Mother says tongue-tie procedure helped her baby boy

Founder of Help With Ties wants to raise awareness on medical condition

PLANTATION, Fla. – It happens to all of us. Even television anchors get tongue tied, but for children like Dylan Ramkisson  being tongue tied is a treatable medical condition known as ankyloglossia.

From the time he came home from the hospital, Dylan's mother  knew something was wrong. Melissa Ramkisson said her son made grunting noises in his sleep, seemed to have a stiff neck, spit up a lot, wouldn’t breastfeed and hated being on his back.

Ramkisson took her son from doctor to doctor. Finally, this emergency room nurse figured out the problem. The condition happens when the tissue under the tongue, the frenum, doesn't develop properly.

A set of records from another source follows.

<file path="config.mk">
export PLATFORM = sky130hd
export DESIGN_NAME = vram_ctrl
export DESIGN_NICKNAME = d
export VERILOG_FILES = /design/src/rtl/vram_pkg.sv /design/src/rtl/vram_fill_engine.sv /design/src/rtl/vram_ctrl.sv
export SDC_FILE = /design/constraint.sdc
export NUM_CORES = 1
export LEC_CHECK = 0
export BUFFER_PORTS_ARGS = -buffer_cell sky130_fd_sc_hd__buf_2
export CORE_ASPECT_RATIO = 1.4
export CORE_MARGIN = 8
export CORE_UTILIZATION = 53
export CTS_BUF_LIST = sky130_fd_sc_hd__clkbuf_16
export DETAILED_ROUTE_END_ITERATION = 16
export PLACE_DENSITY = 0.76
export SYNTH_ARGS = -nofsm -noshare
export SYNTH_HDL_FRONTEND = slang
export SYNTH_HIERARCHICAL = 1
export SYNTH_SLANG_ARGS = --single-unit
</file>
<file path="constraint.sdc">
create_clock -name cpu_clk -period 3.4 [get_ports cpu_clk]
set_input_delay 1.02 -clock cpu_clk [delete_from_list [all_inputs] [get_ports cpu_clk]]
set_output_delay 1.02 -clock cpu_clk [all_outputs]
set_load 0.02 [all_outputs]
</file>
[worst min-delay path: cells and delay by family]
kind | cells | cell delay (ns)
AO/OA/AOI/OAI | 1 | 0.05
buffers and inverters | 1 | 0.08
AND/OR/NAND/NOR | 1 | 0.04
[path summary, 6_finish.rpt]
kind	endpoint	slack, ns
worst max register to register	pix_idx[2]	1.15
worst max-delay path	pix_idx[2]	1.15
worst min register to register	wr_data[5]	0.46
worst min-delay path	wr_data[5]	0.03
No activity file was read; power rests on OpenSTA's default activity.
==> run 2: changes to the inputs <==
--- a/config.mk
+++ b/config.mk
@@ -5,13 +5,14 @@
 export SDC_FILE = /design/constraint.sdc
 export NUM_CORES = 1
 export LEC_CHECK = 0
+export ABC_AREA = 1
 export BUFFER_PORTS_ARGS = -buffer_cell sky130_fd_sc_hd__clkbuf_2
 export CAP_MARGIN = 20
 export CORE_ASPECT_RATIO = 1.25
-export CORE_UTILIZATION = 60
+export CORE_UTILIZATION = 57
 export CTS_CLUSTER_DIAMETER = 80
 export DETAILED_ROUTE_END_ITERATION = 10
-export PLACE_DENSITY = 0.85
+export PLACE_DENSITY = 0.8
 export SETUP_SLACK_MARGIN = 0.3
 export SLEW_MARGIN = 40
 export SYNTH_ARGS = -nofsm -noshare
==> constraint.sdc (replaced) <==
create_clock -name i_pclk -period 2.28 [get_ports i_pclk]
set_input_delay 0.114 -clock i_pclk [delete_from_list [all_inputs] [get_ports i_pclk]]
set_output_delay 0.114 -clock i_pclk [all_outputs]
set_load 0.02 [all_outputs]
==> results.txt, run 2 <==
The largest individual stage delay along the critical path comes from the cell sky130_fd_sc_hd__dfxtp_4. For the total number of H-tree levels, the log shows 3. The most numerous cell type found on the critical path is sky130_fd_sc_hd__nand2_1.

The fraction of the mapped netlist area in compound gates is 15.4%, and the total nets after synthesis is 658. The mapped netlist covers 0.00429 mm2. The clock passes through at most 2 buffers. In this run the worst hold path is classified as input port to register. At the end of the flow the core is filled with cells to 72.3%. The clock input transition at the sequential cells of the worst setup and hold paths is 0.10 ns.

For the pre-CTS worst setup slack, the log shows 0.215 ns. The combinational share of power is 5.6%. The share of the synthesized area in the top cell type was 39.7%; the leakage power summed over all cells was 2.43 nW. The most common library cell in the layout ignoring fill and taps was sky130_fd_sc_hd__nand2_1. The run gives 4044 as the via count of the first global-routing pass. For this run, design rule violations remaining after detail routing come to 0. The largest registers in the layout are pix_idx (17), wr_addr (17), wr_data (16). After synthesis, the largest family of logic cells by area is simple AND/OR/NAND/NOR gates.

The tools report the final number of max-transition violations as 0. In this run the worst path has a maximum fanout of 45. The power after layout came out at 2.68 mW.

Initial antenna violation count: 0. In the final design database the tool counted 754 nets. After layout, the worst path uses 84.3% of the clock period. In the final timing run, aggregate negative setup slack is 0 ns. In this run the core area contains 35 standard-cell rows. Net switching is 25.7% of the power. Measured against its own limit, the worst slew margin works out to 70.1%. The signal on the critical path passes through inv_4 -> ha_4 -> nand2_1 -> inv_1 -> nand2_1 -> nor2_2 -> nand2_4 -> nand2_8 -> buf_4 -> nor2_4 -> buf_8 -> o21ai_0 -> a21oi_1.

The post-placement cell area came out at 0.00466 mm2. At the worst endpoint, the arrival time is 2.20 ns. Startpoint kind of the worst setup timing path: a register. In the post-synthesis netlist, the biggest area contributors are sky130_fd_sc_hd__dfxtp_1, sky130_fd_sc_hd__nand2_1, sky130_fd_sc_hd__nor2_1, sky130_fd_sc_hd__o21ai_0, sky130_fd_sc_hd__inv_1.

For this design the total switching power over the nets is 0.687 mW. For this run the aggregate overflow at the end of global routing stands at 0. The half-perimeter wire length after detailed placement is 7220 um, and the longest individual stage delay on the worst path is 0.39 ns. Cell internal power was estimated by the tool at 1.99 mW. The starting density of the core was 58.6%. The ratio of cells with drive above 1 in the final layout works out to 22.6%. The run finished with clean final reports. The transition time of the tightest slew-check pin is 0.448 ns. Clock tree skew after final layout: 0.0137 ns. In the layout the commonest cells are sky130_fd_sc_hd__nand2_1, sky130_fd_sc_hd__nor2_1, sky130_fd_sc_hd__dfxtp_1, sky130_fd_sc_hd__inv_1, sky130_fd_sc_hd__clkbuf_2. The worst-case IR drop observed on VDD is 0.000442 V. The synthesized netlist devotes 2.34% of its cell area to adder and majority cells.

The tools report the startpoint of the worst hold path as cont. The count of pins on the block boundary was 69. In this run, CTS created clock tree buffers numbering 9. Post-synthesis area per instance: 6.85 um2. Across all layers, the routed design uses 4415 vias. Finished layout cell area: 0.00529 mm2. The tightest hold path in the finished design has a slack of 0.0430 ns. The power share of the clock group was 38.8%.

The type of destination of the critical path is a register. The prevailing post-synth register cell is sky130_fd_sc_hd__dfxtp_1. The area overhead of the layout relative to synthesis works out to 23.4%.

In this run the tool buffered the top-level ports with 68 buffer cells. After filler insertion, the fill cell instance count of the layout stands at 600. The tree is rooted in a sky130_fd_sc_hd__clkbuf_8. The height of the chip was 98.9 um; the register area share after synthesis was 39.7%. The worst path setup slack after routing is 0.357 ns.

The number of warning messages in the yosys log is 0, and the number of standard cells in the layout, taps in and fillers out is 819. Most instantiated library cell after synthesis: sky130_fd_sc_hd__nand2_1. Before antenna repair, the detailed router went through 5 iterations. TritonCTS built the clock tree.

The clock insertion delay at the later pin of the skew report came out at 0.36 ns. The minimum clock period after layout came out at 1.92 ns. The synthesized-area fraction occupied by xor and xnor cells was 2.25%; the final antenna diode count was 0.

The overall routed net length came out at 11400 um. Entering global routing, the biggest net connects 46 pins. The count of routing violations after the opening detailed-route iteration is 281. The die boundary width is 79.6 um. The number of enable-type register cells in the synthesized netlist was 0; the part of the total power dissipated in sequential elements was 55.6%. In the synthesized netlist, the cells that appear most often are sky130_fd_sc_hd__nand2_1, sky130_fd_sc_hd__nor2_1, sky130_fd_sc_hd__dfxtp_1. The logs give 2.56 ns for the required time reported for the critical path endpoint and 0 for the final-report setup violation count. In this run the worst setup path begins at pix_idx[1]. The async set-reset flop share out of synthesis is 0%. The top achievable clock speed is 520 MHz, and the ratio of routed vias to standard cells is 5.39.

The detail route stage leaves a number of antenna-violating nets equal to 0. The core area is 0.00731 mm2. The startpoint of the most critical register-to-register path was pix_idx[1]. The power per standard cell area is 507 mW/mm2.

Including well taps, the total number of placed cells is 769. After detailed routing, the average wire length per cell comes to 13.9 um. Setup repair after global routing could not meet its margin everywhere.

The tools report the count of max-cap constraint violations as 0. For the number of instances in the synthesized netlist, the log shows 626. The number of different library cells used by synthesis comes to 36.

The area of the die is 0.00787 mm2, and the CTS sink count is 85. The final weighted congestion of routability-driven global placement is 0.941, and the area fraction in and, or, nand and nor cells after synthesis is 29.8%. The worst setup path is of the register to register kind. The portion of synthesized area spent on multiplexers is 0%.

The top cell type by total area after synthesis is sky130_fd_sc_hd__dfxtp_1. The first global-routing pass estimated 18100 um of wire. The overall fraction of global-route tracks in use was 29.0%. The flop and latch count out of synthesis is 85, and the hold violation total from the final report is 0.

Dentist Leslie Haller said in some cases the tissue is so tight, it literally ties the tongue to the floor of the mouth. Haller said babies with tongue tie don’t swallow properly and can’t breastfeed well. She said pediatricians don’t screen for it, so it often goes undiagnosed and treated.

Victoria Wiltshire of Plantation was desperately looking for help for her son, Alexander, when someone told her about Ramkisson, the founder of Help With Ties, an organization dedicated to educating new parents.

"I would hate for another mom to go through what I went through," Ramkisson said. "It's supposed to a bonding experience and it just wasn't."

The good news: Haller said the solution is a lingual frenictomy, a 10 minute laser procedure to release the tight tissue. It prevents a host of future problems. 

"A child with tongue tie can have speech problems, sleep problems," Haller said. "They are tired and cranky and can have behavioral problems and end up being diagnosed with ADHD."

Alexander and Dyland were lucky. Their tongue ties were diagnosed and treated, but doctors say there are many adults with it who are suffering with sleep apnea and speech problems. Local 10 News photojournalist Curt Calhoon learned he has tongue tie while helping to produce this report.

Calhoon said he always hated how it sounded like he was slurring his words and had trouble pronouncing certain words. He underwent the frenectomy and hopes both his speech and maybe even his snoring will improve over time.